This female eyas, now a month old, is the first young produced in 11 years of breeding attempts by peregrine falcons at the Delaware Water Gap. The cause of her wing injury is unknown. Her treatment is ongoing at the Delaware Valley Raptor Center.
TRR photo by Scott Rando

June 25, 2014

A few years ago, I talked to an old friend who spent his younger years in the Milford, PA area, and among his many exploits were the times he went to the bluffs along the river, just south of Milford, to watch breeding peregrine falcons. The peregrines at Milford and other places were soon in trouble. The state of Pennsylvania reached a peak of 44 pairs during the early part of the 20th century before the species was extirpated in the eastern U.S. Like eagles and other raptors, population declines were attributed to DDT and other organochloride pesticides.

In the 1970s, re-introduction efforts were initiated by the Peregrine Fund and the PA Game Commission (PGC) by using hacking techniques. Though slow to come back, breeding pair numbers increased in subsequent years; last year, there were 40 breeding pairs in the state. Although the majority of pairs chose manmade structures for nesting sites, some pairs did return to historical cliff nests.

One nearby cliff nest is at the Delaware Water Gap. Peregrines were observed breeding at this site since 2003, but for various reasons, failed to produce young. This year, however, the situation changed. Observers were able to tell that at least one young, or eyas, was present at the nest scrape, and the game commission arranged to survey and band the young when they were large enough, at about three weeks of age. The survey was no small feat; the nest location required a rappel of around 200 feet down the vertical face of the cliff.

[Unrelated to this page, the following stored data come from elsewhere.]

$ cat src/rtl/axis2ram_pkg.sv
// Shared types and default geometry for the AXIS-to-RAM frame writer.
package axis2ram_pkg;

    typedef enum logic [1:0] {IDLE, WAIT_SOF, ACTIVE, DRAIN} state_t;

    localparam int unsigned DEF_DATA_W  = 8;
    localparam int unsigned DEF_TDATA_W = 24;
    localparam int unsigned DEF_ADDR_W  = 20;
    localparam int unsigned DEF_COL_W   = 11;
    localparam int unsigned DEF_ROW_W   = 10;
    localparam int unsigned DEF_IMG_W   = 640;
    localparam int unsigned DEF_IMG_H   = 480;

    // BT.601 luma weights scaled by 256
    localparam int unsigned GRAY_R = 77;
    localparam int unsigned GRAY_G = 150;
    localparam int unsigned GRAY_B = 29;

endpackage

$ cat src/rtl/axis2ram_addr_calc.sv
// S1/S2 of the write pipeline: row*IMG_W + col address and write data, flushed by reset.
// Define AXIS2RAM_GRAY_EN to convert RGB888 to 8-bit luma across the same two stages.
module axis2ram_addr_calc
    import axis2ram_pkg::*;
#(
    parameter int unsigned ADDR_W = DEF_ADDR_W,
    parameter int unsigned DATA_W = DEF_DATA_W,
    parameter int unsigned PIX_W  = DEF_DATA_W,
    parameter int unsigned COL_W  = DEF_COL_W,
    parameter int unsigned ROW_W  = DEF_ROW_W,
    parameter int unsigned IMG_W  = DEF_IMG_W
) (
    input  logic              clk,
    input  logic              flush,
    input  logic              s0_wv,
    input  logic [ROW_W-1:0]  s0_row,
    input  logic [COL_W-1:0]  s0_col,
    input  logic [PIX_W-1:0]  s0_data,
    output logic              ram_we,
    output logic [ADDR_W-1:0] ram_addr,
    output logic [DATA_W-1:0] ram_din
);

    localparam logic signed [ADDR_W-1:0] IMG_W_S = ADDR_W'(IMG_W);

    logic signed [ADDR_W-1:0] row_s;
    logic                     s1_wv;
    logic [ADDR_W-1:0]        s1_prod;
    logic [COL_W-1:0]         s1_col;

    assign row_s = ADDR_W'(s0_row);

    // Address path; product and sum wrap modulo 2^ADDR_W
    always_ff @(posedge clk) begin
        if (flush) begin
            s1_wv    <= 1'b0;
            s1_prod  <= '0;
            s1_col   <= '0;
            ram_we   <= 1'b0;
            ram_addr <= '0;
        end else begin
            s1_wv    <= s0_wv;
            s1_prod  <= ADDR_W'(row_s * IMG_W_S);
            s1_col   <= s0_col;
            ram_we   <= s1_wv;
            ram_addr <= s1_prod + ADDR_W'(s1_col);
        end
    end

`ifdef AXIS2RAM_GRAY_EN
    localparam int unsigned PROD_W = DATA_W + 8;
    localparam int unsigned SUM_W  = PROD_W + 2;

    logic [PROD_W-1:0] s1_r, s1_g, s1_b;
    logic [SUM_W-1:0]  gray_sum;
    logic [SUM_W-1:0]  gray_shr;
    logic [DATA_W-1:0] gray_val;

    always_comb begin
        gray_sum = SUM_W'(s1_r) + SUM_W'(s1_g) + SUM_W'(s1_b);
        gray_shr = gray_sum >> 8;
        gray_val = DATA_W'(gray_shr);
        if (gray_shr > SUM_W'((1 << DATA_W) - 1)) begin
            gray_val = '1;
        end
    end

    always_ff @(posedge clk) begin
        if (flush) begin
            s1_r    <= '0;
            s1_g    <= '0;
            s1_b    <= '0;
            ram_din <= '0;
        end else begin
            s1_r    <= PROD_W'(GRAY_R) * PROD_W'(s0_data[2*DATA_W +: DATA_W]);
            s1_g    <= PROD_W'(GRAY_G) * PROD_W'(s0_data[DATA_W +: DATA_W]);
            s1_b    <= PROD_W'(GRAY_B) * PROD_W'(s0_data[0 +: DATA_W]);
            ram_din <= gray_val;
        end
    end
`else
    logic [DATA_W-1:0] s1_data;

    always_ff @(posedge clk) begin
        if (flush) begin
            s1_data <= '0;
            ram_din <= '0;
        end else begin
            s1_data <= DATA_W'(s0_data);
            ram_din <= s1_data;
        end
    end
`endif

endmodule

$ cat src/rtl/axis2ram_wr_ctrl.sv
// AXI4-Stream video sink: one frame per ap_start, pixels written linearly to the frame-buffer RAM.
// Define AXIS2RAM_GRAY_EN to write RGB888 luma instead of the low tdata bits.
module axis2ram_wr_ctrl
    import axis2ram_pkg::*;
#(
    parameter int unsigned DATA_W  = DEF_DATA_W,
    parameter int unsigned TDATA_W = DEF_TDATA_W,
    parameter int unsigned ADDR_W  = DEF_ADDR_W,
    parameter int unsigned COL_W   = DEF_COL_W,
    parameter int unsigned ROW_W   = DEF_ROW_W,
    parameter int unsigned IMG_W   = DEF_IMG_W,
    parameter int unsigned IMG_H   = DEF_IMG_H
) (
    input  logic               ap_clk,
    input  logic               ap_rst,
    input  logic               ap_start,
    output logic               ap_idle,
    output logic               ap_done,
    input  logic [TDATA_W-1:0] s_axis_tdata,
    input  logic               s_axis_tvalid,
    output logic               s_axis_tready,
    input  logic               s_axis_tuser,
    input  logic               s_axis_tlast,
    output logic               ram_we,
    output logic [ADDR_W-1:0]  ram_addr,
    output logic [DATA_W-1:0]  ram_din,
    output logic               err_eol,
    output logic               err_sof
);

`ifdef AXIS2RAM_GRAY_EN
    localparam int unsigned PIX_W = TDATA_W;
`else
    localparam int unsigned PIX_W = DATA_W;
    logic unused_tdata;
    assign unused_tdata = ^s_axis_tdata[TDATA_W-1:DATA_W];
`endif

    state_t           state;
    logic [ROW_W-1:0] row;
    logic [COL_W-1:0] col;
    logic             full;

    logic             s0_wv;
    logic [ROW_W-1:0] s0_row;
    logic [COL_W-1:0] s0_col;
    logic [PIX_W-1:0] s0_data;

    logic             acc, take, wr, at_end, eol_hit, sof_hit, last;
    logic             b_full, n_full;
    logic [ROW_W-1:0] b_row, n_row;
    logic [COL_W-1:0] b_col, n_col;

    // Beat classification; a tuser beat always lands at (0,0)
    always_comb begin
        acc     = s_axis_tvalid && s_axis_tready;
        take    = acc && ((state == ACTIVE) || ((state == WAIT_SOF) && s_axis_tuser));
        b_row   = s_axis_tuser ? '0 : row;
        b_col   = s_axis_tuser ? '0 : col;
        b_full  = s_axis_tuser ? 1'b0 : full;
        wr      = take && !b_full;
        at_end  = (b_col == COL_W'(IMG_W - 1));
        n_row   = b_row;
        n_col   = b_col;
        n_full  = b_full;
        if (s_axis_tlast) begin
            n_row  = b_row + ROW_W'(1);
            n_col  = '0;
            n_full = 1'b0;
        end else if (at_end) begin
            n_full = 1'b1;
        end else begin
            n_col = b_col + COL_W'(1);
        end
        eol_hit = take && (b_full || (s_axis_tlast && !at_end));
        sof_hit = acc && (state == ACTIVE) && s_axis_tuser;
        last    = take && s_axis_tlast && (b_row == ROW_W'(IMG_H - 1));
    end

    always_ff @(posedge ap_clk) begin
        if (ap_rst) begin
            state         <= IDLE;
            ap_idle       <= 1'b1;
            ap_done       <= 1'b0;
            s_axis_tready <= 1'b0;
            err_eol       <= 1'b0;
            err_sof       <= 1'b0;
            row           <= '0;
            col           <= '0;
            full          <= 1'b0;
            s0_wv         <= 1'b0;
            s0_row        <= '0;
            s0_col        <= '0;
            s0_data       <= '0;
        end else begin
            ap_done <= 1'b0;
            s0_wv   <= wr;
            s0_row  <= b_row;
            s0_col  <= b_col;
            s0_data <= s_axis_tdata[PIX_W-1:0];
            if (take) begin
                row  <= n_row;
                col  <= n_col;
                full <= n_full;
            end
            if (eol_hit) err_eol <= 1'b1;
            if (sof_hit) err_sof <= 1'b1;
            case (state)
                IDLE: begin
                    if (ap_start) begin
                        state         <= WAIT_SOF;
                        ap_idle       <= 1'b0;
                        s_axis_tready <= 1'b1;
                        err_eol       <= 1'b0;
                        err_sof       <= 1'b0;
                    end
                end
                WAIT_SOF: begin
                    if (take) state <= ACTIVE;
                end
                ACTIVE: ;
                DRAIN: begin
                    // S0 empty means the last write is leaving S1 on this edge
                    if (!s0_wv) begin
                        ap_done <= 1'b1;
                        if (ap_start) begin
                            state         <= WAIT_SOF;
                            s_axis_tready <= 1'b1;
                        end else begin
                            state   <= IDLE;
                            ap_idle <= 1'b1;
                        end
                    end
                end
            endcase
            if (last) begin
                state         <= DRAIN;
                s_axis_tready <= 1'b0;
                row           <= '0;
                col           <= '0;
                full          <= 1'b0;
            end
        end
    end

    axis2ram_addr_calc #(
        .ADDR_W (ADDR_W),
        .DATA_W (DATA_W),
        .PIX_W  (PIX_W),
        .COL_W  (COL_W),
        .ROW_W  (ROW_W),
        .IMG_W  (IMG_W)
    ) u_addr_calc (
        .clk      (ap_clk),
        .flush    (ap_rst),
        .s0_wv    (s0_wv),
        .s0_row   (s0_row),
        .s0_col   (s0_col),
        .s0_data  (s0_data),
        .ram_we   (ram_we),
        .ram_addr (ram_addr),
        .ram_din  (ram_din)
    );

endmodule
$ cat config.mk
export PLATFORM = sky130hd
export DESIGN_NAME = axis2ram_wr_ctrl
export DESIGN_NICKNAME = d
export VERILOG_FILES = /design/src/rtl/axis2ram_pkg.sv /design/src/rtl/axis2ram_addr_calc.sv /design/src/rtl/axis2ram_wr_ctrl.sv
export SDC_FILE = /design/constraint.sdc
export NUM_CORES = 1
export LEC_CHECK = 0
export BUFFER_PORTS_ARGS = -buffer_cell sky130_fd_sc_hd__buf_4
export CAP_MARGIN = 30
export CORE_ASPECT_RATIO = 2
export CORE_MARGIN = 1
export CORE_UTILIZATION = 57
export DETAILED_ROUTE_END_ITERATION = 16
export PLACE_DENSITY = 0.79
export REMOVE_ABC_BUFFERS = 1
export SYNTH_ARGS = -nofsm -noshare
export SYNTH_HDL_FRONTEND = slang
export SYNTH_HIERARCHICAL = 1
export SYNTH_SLANG_ARGS = --single-unit
$ cat constraint.sdc
create_clock -name ap_clk -period 2.8 [get_ports ap_clk]
set_input_delay 0.28 -clock ap_clk [delete_from_list [all_inputs] [get_ports ap_clk]]
set_output_delay 0.28 -clock ap_clk [all_outputs]
set_load 0.005 [all_outputs]
# == Yosys cells after proc, flatten, opt, wreduce, memory -nomap -nowiden ==
# Index checks and enable logic that the tools add are counted.
# word_totals
inputBits,30
out_inout_bits,34
register_bits,128
elab_cells,87
# op_classes
n_reduce_logical,22
multipliers,1
eq_ne,11
muxes,28
bitwise,1
add_sub_neg,3
# ops
cell,n
$mux W11,3
$add A20 B11 Y20,1
$mux W10,2
$mux W1,16
$mul A10 B3 Y13 const B,1
$add A11 B1 Y11 const B,1
$eq A11 B10 Y1 const B,1
$add A10 B1 Y10 const B,1
$eq A10 B9 Y1 const B,1
$logic_and A1 B1 Y1,10
$ne A3 B3 Y1 const B,3
$mux W2,4
$reduce_and A4 Y1,2
$ne A2 B2 Y1 const B,3
$pmux W2 S3,1
$eq A2 B2 Y1 const B,2
$pmux W1 S2,2
$reduce_bool A4 Y1,1
$reduce_or A2 Y1,2
$eq A2 B1 Y1 const B,1
$logic_not A1 Y1,2
$logic_not A2 Y1,1
$logic_or A1 B1 Y1,2
$reduce_and A2 Y1,1
2 further kinds,2

# == Logic depth before layout (Yosys ltp) ==
# logic_depth
word_depth,9
ltp_mapped,10
ltp_nobuf,7

# == Hierarchy ==
# The synthesis kept the hierarchy.
# by_module_without_submodules
module,area_per_inst_um2,cells_each,n_inst
axis2ram_wr_ctrl,2658.8,293,1
axis2ram_addr_calc,2382.3,223,1

# == Worst setup path before layout ==
# Ideal clock, no wire load.
# synth_timing
path_kind,register to register
startpoint,register s0_row[1]
endpoint,register u_addr_calc.s1_prod[16]
required_ns,2.721
slack_ns,0.647
stages_incl_launch_ff,8
arrival_ns,2.074
setup_time_ns,0.079
cell_sequence,dfxtp_1 -> ha_1 -> ha_1 -> fa_1 -> a211oi_1 -> nor2_1 -> or4_1 -> o211ai_1
# synth_between
elab_chain_cells,1
# synth_rtl
item,line_no,rtl
"start, declared",axis2ram_wr_ctrl.sv:45,logic [ROW_W-1:0] s0_row;
"start signal, assigned",axis2ram_wr_ctrl.sv:98,s0_row <= b_row;
$mul A10 B3 Y13,axis2ram_addr_calc.sv:43,s1_prod <= ADDR_W'(row_s * IMG_W_S);
"end signal, assigned",axis2ram_addr_calc.sv:43,
"end, declared",axis2ram_addr_calc.sv:28,logic [ADDR_W-1:0] s1_prod;
# No other way between the ends.
# A chain may end at the register's enable or synchronous reset.

# == Worst setup path in the final report ==
# Same ends and word-level chain as after synthesis.

==> results.cfg <==
[outcome]
status = finished clean

[floorplanning]
row_count = 48
coreArea_um2 = 8588
die_y_um = 135.0
start_util = 0.5870
die_width_um = 68.50
io_pins = 64
dieArea_um2 = 9247

[power]
powerDensity_nw_per_um2 = 690.4
leakage_nw = 2.411
peakVddDrop_mv = 0.5351

[final_layout]
synthToLayoutAreaGrowth_pct = 17.50
fin_nets = 618
antenna_cells = 0
drive_gt1_frac = 0.1780

[worst_hold_path]
worstHoldEndpoint = s0_data[0]$_SDFF_PP0_
min_path_cells = 2
hp-class = primary input to flip-flop
hp-start = s_axis_tdata[0]

[detailed_routing]
routed_wirelength_um = 9811
wl_per_cell_um = 14.58
wl_met1_um = 3637
detailroute.wirelength.met3_um = 406
dr.max_layer_used = met4
met2_length_um = 5453
viasPerCell = 5.828
vias = 3922
drc_errors = 0
dr.first_iter.drc_count = 192
ant_nets = 0
dr.pass1.iters = 5

[timing]
post-route-min-period_ns = 2.324
setup_slack_ns = 0.4755
final_min_period_over_clock_period = 0.8302
tightest_slew_ns = 0.7589
finalHoldWorstSlack_ns = 0.07701
slew_violations = 0
max_freq_mhz = 430.2
finalSetupViolCount = 0
rsz0062_at_grt = false
fin_setup_tns_ns = 0
hold_viol = 0
relSlewSlack = 0.4922
fin_skew_ns = 0.005169

[logic_synthesis]
synth.largest_area_cell = dfxtp_1
ys.flop_type = dfxtp_1
synth_area_leaders = dfxtp_1, nor2b_1, ha_1
yosys-top-cells-count = dfxtp_1, nor2b_1, a21oi_1
yosys_warnings = 6
netlist.area_leader.share = 0.4805
synth_cell_types = 68
ys_seq_area_frac = 0.4805
syn-cell-area_um2 = 5041
synth_enable_flop_cells = 0
async_flop_share = 0
syn-instance-count = 516
syn_area_per_cell_um2 = 9.770
ys_ff_latch = 121
yosys.cell_count.top_type = dfxtp_1

[critical_path]
critPathLaunchType = flip-flop
rr_startpoint = s0_row[1]$_SDFF_PP0_
rrSetupSlack_ns = 0.48
reg2reg_depth = 7
cp_data_arrival_time_ns = 2.65
required_ns = 3.13
worstSetupPathType = flip-flop to flip-flop
end_kind = flip-flop
r2r-end = u_addr_calc/s1_prod[16]$_SDFF_PP0_
cp_max_fo = 4

[place]
portBuffers = 47
pre_cts_ws_ns = 0.5281
dpl.hpwl_um = 6766
routabilityCongestion = 0.8343

[cts]
h-tree-depth = 4
numCtsBuffers = 17
worstSkewPairLatency_ns = 0.41
clock-sinks = 121
ctsHoldBuffers = 0
cts_tree = yes
clock_path_buffers = 2
cts-root-buf = clkbuf_16
clkTransAtPathRegs_ns = 0.06
post_cts_resized = 0
cts_setup_buffers = 0

[run]
drv_cap = 0

[global_route]
grt_max_degree = 46
grt_overflow_total = 0
grt_pass1_vias = 3723
grt_antenna_before_repair = 0
grt_usage = 0.2398
grt_pass1_wl_um = 16500
## cell families after synthesis
group,count (synthesis),synth area share
and+or+nand+nor,226,0.2646
DFF,121,0.4805
muxes,2,0.003971
adders and majority gates,28,0.07247
xor gates and xnor gates,4,0.006951
AOI/OAI and AO/OA,104,0.1360
buffers and inverters,31,0.03549
## layer usage
metal	vias to the layer above	global-route usage
met1	1855	0.2406
li1	1924	-
met2	113	0.4178
met3	30	0.07686
met4	0	0.1273
met5	-	0
## how the worst max path moves through the flow
stage | start | depth (start not counted) | slack [ns] | endpoint
global placement | s0_row[1]$_SDFF_PP0_ | 7 | 0.57 | u_addr_calc/s1_prod[16]$_SDFF_PP0_
CTS | s0_row[1]$_SDFF_PP0_ | 7 | 0.51 | u_addr_calc/s1_prod[16]$_SDFF_PP0_
floorplan | s0_row[1]$_SDFF_PP0_ | 7 | 0.65 | u_addr_calc/s1_prod[16]$_SDFF_PP0_
global route | s0_row[1]$_SDFF_PP0_ | 7 | 0.38 | u_addr_calc/s1_prod[16]$_SDFF_PP0_
detailed placement | s0_row[1]$_SDFF_PP0_ | 7 | 0.53 | u_addr_calc/s1_prod[16]$_SDFF_PP0_
finish | s0_row[1]$_SDFF_PP0_ | 7 | 0.48 | u_addr_calc/s1_prod[16]$_SDFF_PP0_
## power breakdown
part           internal (W)  leakage (nW)  switching [W]
clock network       0.00114         0.262       0.000815
logic              0.000135          1.17       0.000208
registers           0.00176         0.979      0.0000285
## state kept, by name, summed over array words and instances (netlist names)
name / cells
err_sof: 1
s0_wv: 1
u_addr_calc/s1_wv: 1
col: 11
err_eol: 1
s0_row: 10
u_addr_calc/s1_data: 8
s0_data: 8
ap_idle: 1
u_addr_calc/ram_addr: 20
state: 2
u_addr_calc/ram_we: 1
u_addr_calc/s1_col: 11
full: 1
u_addr_calc/s1_prod: 13
row: 10
s_axis_tready: 1
u_addr_calc/ram_din: 8
s0_col: 11
ap_done: 1
## cells in the final DEF, fill, tap and decap left out, drive strengths merged, types with 9 or more instances in the layout
cell    count
a21o        9
a21oi      31
a31oi      10
and2       20
buf        49
clkbuf     17
dfxtp     121
ha         26
inv        14
nand2      27
nand3      19
nand4      11
nor2       27
nor2b      59
nor3       14
o21ai      17
or3         9
## critical path, cell delays in order, from the launching register on
cell and delay [ns]:
dfxtp_1 0.31, ha_1 0.29, ha_1 0.23, fa_1 0.43
a211oi_1 0.25, nor2_1 0.13, or4_1 0.50, o211ai_1 0.11
## through the flow
step	cell area, um2	total power (W)	instances	utilization
floorplan	4888	0.002040	492	-
CTS	5923	0.004120	673	0.6897
global placement	5381	0.002144	641	0.6266
global route	5923	0.004234	673	0.6897
detailed placement	5381	0.002167	641	0.6266
finish	5923	0.004090	673	0.6897
## cell type report
class / count / area, um2
multi-input combinational: 364 / 2440
sequential: 121 / 2422
tap: 100 / 125.1
fill: 653 / 2665
clock buffer: 17 / 425.4
clock inverter: 15 / 116.4
inverter: 7 / 26.28
timing repair buffer: 49 / 367.9
Note: power is estimated with default switching activity, not from simulation.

When the game commission team reached the nest, they found a single three-week-old female, but there was a problem. The eyas had an injury to her right wing, so she was relayed up the cliff and driven to the Delaware Valley Raptor Center (DVRC) where X-rays revealed that the young peregrine had a fractured humerus bone very close to the elbow joint. Bill Streeter, director of the DVRC, explained that the fracture being so close to the joint may affect her chances of being released back into the wild, because the healing process of the bone may cause the nearby joint to stiffen and thus compromise her flight ability. Time will tell with this young eyas; the goal is for her to heal, pass her flight test and be released, perhaps one day to take a mate and have young of her own.